▸ **Records**
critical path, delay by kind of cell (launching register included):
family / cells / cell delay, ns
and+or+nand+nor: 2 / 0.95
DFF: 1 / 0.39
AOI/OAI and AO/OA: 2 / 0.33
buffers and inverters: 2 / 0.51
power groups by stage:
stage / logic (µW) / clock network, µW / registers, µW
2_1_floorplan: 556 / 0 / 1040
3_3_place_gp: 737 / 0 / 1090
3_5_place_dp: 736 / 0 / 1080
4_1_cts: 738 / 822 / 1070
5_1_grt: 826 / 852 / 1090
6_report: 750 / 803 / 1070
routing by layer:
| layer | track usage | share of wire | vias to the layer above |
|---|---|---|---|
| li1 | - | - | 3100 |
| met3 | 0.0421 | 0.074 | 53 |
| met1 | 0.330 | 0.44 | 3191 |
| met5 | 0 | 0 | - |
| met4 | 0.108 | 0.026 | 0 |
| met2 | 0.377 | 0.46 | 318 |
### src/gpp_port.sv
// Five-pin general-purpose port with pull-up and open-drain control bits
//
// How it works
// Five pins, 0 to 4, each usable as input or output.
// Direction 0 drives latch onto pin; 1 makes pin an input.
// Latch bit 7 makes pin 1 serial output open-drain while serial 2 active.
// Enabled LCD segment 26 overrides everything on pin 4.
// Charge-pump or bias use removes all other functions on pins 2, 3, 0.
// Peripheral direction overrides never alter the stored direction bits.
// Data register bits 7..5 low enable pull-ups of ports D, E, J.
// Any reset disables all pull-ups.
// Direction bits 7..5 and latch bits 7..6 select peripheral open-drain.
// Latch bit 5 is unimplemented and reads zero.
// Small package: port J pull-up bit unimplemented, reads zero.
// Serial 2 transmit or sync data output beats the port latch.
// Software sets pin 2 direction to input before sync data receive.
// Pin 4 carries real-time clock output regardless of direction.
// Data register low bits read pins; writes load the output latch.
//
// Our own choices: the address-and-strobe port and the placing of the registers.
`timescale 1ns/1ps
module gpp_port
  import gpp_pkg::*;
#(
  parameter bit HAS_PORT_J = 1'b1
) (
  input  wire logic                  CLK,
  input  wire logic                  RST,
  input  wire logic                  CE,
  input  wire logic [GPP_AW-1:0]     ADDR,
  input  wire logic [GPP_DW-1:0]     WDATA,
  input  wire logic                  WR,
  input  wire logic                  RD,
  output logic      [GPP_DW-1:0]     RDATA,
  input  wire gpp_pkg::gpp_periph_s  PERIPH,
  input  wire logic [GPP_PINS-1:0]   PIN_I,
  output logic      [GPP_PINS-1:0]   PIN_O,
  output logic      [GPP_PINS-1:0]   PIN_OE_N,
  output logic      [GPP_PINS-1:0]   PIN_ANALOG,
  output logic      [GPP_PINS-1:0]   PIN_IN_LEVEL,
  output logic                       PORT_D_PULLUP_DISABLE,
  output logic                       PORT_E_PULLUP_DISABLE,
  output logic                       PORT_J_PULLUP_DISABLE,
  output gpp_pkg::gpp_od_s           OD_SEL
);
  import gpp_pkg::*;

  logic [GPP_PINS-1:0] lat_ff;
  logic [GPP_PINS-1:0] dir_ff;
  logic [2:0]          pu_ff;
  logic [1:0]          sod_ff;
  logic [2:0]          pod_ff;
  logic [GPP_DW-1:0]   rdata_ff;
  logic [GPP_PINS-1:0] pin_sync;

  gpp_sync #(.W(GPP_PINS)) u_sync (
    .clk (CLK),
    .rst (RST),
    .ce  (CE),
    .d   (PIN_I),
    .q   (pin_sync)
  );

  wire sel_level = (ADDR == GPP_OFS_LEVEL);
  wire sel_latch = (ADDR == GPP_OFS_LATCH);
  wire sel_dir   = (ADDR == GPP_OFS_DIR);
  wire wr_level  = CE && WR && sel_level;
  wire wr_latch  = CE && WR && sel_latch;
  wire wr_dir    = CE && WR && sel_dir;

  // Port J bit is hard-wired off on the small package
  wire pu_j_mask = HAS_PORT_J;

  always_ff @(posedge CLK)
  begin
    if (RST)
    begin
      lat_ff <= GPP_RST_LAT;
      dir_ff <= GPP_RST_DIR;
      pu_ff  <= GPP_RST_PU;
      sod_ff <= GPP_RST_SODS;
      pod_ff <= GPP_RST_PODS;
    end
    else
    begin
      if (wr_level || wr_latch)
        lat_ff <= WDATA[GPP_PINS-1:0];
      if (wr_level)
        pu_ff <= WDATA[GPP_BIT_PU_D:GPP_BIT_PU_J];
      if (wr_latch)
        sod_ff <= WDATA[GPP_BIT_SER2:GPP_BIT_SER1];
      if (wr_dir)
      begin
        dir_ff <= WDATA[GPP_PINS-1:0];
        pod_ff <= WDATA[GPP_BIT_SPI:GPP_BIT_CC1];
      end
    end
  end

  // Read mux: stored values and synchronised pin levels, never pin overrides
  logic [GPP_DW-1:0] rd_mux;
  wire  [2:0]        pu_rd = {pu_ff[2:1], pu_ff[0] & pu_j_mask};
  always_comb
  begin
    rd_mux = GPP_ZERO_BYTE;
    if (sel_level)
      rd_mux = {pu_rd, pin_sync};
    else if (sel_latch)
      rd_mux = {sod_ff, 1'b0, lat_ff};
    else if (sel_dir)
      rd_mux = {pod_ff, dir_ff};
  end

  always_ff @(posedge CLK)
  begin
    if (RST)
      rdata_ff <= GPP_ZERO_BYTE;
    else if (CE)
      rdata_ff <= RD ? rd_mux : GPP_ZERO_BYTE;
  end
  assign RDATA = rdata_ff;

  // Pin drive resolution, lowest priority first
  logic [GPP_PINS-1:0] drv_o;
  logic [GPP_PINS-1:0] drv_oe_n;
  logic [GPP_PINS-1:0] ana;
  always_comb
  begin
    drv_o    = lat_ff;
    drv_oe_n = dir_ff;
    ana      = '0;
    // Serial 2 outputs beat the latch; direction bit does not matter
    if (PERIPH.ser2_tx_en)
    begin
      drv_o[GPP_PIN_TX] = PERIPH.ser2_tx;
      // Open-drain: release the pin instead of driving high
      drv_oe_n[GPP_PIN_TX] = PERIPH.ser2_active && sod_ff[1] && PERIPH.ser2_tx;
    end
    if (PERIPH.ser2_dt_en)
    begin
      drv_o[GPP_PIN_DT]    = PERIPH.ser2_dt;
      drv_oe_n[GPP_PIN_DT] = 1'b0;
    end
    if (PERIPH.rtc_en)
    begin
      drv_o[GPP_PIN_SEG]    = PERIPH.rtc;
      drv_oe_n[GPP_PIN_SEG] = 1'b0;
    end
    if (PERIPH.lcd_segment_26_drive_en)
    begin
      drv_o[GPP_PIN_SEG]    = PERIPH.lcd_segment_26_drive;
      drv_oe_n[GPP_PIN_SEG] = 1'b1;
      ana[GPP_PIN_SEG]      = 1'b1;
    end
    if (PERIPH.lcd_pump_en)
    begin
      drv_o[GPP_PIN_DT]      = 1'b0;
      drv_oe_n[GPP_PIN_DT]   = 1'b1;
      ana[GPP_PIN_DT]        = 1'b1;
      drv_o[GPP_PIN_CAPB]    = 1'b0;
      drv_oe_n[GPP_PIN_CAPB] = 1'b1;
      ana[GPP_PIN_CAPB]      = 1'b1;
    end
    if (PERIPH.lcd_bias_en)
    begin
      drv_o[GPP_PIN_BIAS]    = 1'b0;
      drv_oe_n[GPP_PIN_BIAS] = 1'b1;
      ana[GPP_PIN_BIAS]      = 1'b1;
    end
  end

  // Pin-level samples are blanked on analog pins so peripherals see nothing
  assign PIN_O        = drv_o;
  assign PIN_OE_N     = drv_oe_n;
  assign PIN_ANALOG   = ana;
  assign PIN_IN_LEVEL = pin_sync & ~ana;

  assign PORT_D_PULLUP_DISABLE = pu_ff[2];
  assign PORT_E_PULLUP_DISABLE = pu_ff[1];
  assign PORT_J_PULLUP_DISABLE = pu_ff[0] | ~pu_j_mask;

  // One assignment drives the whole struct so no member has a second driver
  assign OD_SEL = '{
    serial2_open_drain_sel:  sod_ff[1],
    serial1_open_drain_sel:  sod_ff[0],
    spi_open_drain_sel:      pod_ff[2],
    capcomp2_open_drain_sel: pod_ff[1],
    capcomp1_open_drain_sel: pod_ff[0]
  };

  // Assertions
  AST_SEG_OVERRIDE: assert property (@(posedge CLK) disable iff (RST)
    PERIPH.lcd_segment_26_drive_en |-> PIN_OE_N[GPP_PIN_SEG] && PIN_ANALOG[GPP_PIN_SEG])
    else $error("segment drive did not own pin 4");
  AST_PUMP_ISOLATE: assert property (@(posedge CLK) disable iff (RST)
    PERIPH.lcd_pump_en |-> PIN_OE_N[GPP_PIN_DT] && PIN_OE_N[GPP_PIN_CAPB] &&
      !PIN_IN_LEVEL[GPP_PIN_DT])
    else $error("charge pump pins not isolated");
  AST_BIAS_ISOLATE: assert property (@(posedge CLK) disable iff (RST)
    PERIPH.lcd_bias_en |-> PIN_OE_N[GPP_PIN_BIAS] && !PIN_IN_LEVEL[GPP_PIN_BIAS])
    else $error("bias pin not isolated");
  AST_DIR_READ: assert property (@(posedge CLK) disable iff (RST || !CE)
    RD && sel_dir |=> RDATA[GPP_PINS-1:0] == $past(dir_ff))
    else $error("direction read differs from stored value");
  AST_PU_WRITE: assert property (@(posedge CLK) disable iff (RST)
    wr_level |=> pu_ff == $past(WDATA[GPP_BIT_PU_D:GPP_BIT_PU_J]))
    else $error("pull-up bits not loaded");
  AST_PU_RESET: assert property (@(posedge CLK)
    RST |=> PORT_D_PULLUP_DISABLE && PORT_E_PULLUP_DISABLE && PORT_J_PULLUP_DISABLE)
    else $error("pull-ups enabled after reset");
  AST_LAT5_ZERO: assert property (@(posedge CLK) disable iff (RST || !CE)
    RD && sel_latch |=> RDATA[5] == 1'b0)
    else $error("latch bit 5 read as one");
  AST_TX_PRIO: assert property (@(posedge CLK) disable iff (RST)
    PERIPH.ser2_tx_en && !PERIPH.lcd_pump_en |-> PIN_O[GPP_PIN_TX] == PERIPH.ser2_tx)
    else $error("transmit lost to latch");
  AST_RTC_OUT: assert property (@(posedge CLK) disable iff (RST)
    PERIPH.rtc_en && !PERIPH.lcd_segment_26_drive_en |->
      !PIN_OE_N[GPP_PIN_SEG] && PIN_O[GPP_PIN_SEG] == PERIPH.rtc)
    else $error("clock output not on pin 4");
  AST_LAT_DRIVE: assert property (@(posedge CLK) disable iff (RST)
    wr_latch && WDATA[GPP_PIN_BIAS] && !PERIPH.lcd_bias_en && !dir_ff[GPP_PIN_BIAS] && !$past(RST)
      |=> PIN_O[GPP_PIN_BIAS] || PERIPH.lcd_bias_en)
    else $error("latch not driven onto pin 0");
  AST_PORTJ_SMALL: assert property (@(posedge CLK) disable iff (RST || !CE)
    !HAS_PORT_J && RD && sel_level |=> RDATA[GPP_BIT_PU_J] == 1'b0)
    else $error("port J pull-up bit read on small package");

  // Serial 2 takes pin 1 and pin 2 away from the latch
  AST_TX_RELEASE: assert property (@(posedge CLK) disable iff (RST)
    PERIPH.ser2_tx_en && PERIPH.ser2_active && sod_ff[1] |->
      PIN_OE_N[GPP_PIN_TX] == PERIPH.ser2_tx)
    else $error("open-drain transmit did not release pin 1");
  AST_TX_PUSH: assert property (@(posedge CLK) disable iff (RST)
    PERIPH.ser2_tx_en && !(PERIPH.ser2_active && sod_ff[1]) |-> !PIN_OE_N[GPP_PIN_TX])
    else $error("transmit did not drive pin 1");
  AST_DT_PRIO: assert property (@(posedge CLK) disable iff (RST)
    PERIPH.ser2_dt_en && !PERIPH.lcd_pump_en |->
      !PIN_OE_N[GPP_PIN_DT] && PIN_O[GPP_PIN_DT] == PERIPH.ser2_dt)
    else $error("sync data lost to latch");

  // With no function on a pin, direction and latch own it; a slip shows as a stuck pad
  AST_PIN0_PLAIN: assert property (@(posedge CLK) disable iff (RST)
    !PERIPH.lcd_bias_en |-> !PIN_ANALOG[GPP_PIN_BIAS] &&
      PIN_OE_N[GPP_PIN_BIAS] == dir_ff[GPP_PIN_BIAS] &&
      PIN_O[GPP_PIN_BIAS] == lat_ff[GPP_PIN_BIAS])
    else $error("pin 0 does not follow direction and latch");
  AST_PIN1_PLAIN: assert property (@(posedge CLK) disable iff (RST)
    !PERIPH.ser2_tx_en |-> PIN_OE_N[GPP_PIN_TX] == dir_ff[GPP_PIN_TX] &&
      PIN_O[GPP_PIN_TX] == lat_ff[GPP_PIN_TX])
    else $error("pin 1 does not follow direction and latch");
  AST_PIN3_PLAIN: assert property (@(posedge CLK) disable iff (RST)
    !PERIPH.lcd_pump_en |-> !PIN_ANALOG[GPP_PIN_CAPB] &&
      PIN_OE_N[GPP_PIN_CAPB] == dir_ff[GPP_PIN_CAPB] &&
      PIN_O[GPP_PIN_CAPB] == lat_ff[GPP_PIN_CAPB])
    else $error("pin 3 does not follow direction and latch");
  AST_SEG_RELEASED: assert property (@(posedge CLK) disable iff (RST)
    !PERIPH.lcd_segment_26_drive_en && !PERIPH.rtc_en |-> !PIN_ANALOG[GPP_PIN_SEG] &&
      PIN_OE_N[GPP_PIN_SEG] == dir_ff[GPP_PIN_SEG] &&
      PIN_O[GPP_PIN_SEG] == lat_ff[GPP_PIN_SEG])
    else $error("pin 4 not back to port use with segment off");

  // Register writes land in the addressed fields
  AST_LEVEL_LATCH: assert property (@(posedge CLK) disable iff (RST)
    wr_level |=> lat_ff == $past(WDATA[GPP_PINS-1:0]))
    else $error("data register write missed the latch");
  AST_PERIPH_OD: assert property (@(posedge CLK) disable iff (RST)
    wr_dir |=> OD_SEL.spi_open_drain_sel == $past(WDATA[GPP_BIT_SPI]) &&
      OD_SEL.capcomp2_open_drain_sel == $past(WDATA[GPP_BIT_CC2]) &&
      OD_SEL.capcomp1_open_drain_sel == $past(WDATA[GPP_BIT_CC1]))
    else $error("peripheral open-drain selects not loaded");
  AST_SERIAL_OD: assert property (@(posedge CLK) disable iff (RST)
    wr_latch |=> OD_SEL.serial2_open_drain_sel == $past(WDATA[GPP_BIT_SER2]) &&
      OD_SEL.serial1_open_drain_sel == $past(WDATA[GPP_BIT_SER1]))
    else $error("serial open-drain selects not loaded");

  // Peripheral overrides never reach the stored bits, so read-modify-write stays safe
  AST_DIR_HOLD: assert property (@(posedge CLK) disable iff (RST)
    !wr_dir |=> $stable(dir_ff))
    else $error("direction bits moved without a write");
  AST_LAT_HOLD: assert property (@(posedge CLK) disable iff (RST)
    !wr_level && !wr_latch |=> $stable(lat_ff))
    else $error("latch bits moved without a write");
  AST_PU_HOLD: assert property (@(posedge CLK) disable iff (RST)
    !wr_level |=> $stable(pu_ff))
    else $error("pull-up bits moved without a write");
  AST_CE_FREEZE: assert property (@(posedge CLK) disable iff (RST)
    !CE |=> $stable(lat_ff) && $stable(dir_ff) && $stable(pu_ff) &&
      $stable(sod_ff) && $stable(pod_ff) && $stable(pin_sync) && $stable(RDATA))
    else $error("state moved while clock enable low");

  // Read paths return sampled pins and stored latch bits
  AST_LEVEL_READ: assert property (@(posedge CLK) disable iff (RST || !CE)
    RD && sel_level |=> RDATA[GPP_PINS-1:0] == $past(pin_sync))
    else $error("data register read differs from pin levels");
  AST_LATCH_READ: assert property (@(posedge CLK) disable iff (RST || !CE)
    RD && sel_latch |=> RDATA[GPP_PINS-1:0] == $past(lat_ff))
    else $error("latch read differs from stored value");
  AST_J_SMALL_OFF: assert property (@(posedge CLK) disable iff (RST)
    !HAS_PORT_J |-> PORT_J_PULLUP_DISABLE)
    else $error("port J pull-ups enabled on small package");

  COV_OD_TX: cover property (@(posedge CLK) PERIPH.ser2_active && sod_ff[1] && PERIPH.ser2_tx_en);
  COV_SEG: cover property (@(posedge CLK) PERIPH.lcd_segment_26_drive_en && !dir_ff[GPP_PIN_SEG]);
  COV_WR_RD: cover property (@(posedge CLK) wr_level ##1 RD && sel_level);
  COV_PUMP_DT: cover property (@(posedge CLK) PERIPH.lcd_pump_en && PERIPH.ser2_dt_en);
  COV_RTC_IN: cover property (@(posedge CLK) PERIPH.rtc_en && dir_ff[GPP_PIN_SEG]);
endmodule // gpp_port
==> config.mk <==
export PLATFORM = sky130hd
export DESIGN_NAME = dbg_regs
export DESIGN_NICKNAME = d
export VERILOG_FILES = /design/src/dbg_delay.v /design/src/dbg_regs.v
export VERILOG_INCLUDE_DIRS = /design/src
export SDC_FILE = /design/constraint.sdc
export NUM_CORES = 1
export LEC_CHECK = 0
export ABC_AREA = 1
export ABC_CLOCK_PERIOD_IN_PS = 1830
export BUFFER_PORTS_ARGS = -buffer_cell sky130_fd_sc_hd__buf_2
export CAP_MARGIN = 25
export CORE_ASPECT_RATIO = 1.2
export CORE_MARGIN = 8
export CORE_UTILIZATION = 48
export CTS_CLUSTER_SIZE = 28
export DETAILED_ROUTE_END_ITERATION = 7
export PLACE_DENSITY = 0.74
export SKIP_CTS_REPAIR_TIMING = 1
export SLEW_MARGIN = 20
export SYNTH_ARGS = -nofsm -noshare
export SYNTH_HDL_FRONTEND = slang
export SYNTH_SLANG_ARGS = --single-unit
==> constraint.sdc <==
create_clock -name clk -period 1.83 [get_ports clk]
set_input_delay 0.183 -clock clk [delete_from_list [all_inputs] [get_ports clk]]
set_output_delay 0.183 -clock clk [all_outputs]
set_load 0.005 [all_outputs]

▸ **Problem to solve**
Looking at the entries above, can you reproduce exactly the lines from the one that holds "AST_PIN0_PLAIN: assert property" through the one that holds "wr_dir |=> OD_SEL.spi_open_drain_sel", and only those?

▸ **Result for this exercise**
  AST_PIN0_PLAIN: assert property (@(posedge CLK) disable iff (RST)
    !PERIPH.lcd_bias_en |-> !PIN_ANALOG[GPP_PIN_BIAS] &&
      PIN_OE_N[GPP_PIN_BIAS] == dir_ff[GPP_PIN_BIAS] &&
      PIN_O[GPP_PIN_BIAS] == lat_ff[GPP_PIN_BIAS])
    else $error("pin 0 does not follow direction and latch");
  AST_PIN1_PLAIN: assert property (@(posedge CLK) disable iff (RST)
    !PERIPH.ser2_tx_en |-> PIN_OE_N[GPP_PIN_TX] == dir_ff[GPP_PIN_TX] &&
      PIN_O[GPP_PIN_TX] == lat_ff[GPP_PIN_TX])
    else $error("pin 1 does not follow direction and latch");
  AST_PIN3_PLAIN: assert property (@(posedge CLK) disable iff (RST)
    !PERIPH.lcd_pump_en |-> !PIN_ANALOG[GPP_PIN_CAPB] &&
      PIN_OE_N[GPP_PIN_CAPB] == dir_ff[GPP_PIN_CAPB] &&
      PIN_O[GPP_PIN_CAPB] == lat_ff[GPP_PIN_CAPB])
    else $error("pin 3 does not follow direction and latch");
  AST_SEG_RELEASED: assert property (@(posedge CLK) disable iff (RST)
    !PERIPH.lcd_segment_26_drive_en && !PERIPH.rtc_en |-> !PIN_ANALOG[GPP_PIN_SEG] &&
      PIN_OE_N[GPP_PIN_SEG] == dir_ff[GPP_PIN_SEG] &&
      PIN_O[GPP_PIN_SEG] == lat_ff[GPP_PIN_SEG])
    else $error("pin 4 not back to port use with segment off");

  // Register writes land in the addressed fields
  AST_LEVEL_LATCH: assert property (@(posedge CLK) disable iff (RST)
    wr_level |=> lat_ff == $past(WDATA[GPP_PINS-1:0]))
    else $error("data register write missed the latch");
  AST_PERIPH_OD: assert property (@(posedge CLK) disable iff (RST)
    wr_dir |=> OD_SEL.spi_open_drain_sel == $past(WDATA[GPP_BIT_SPI]) &&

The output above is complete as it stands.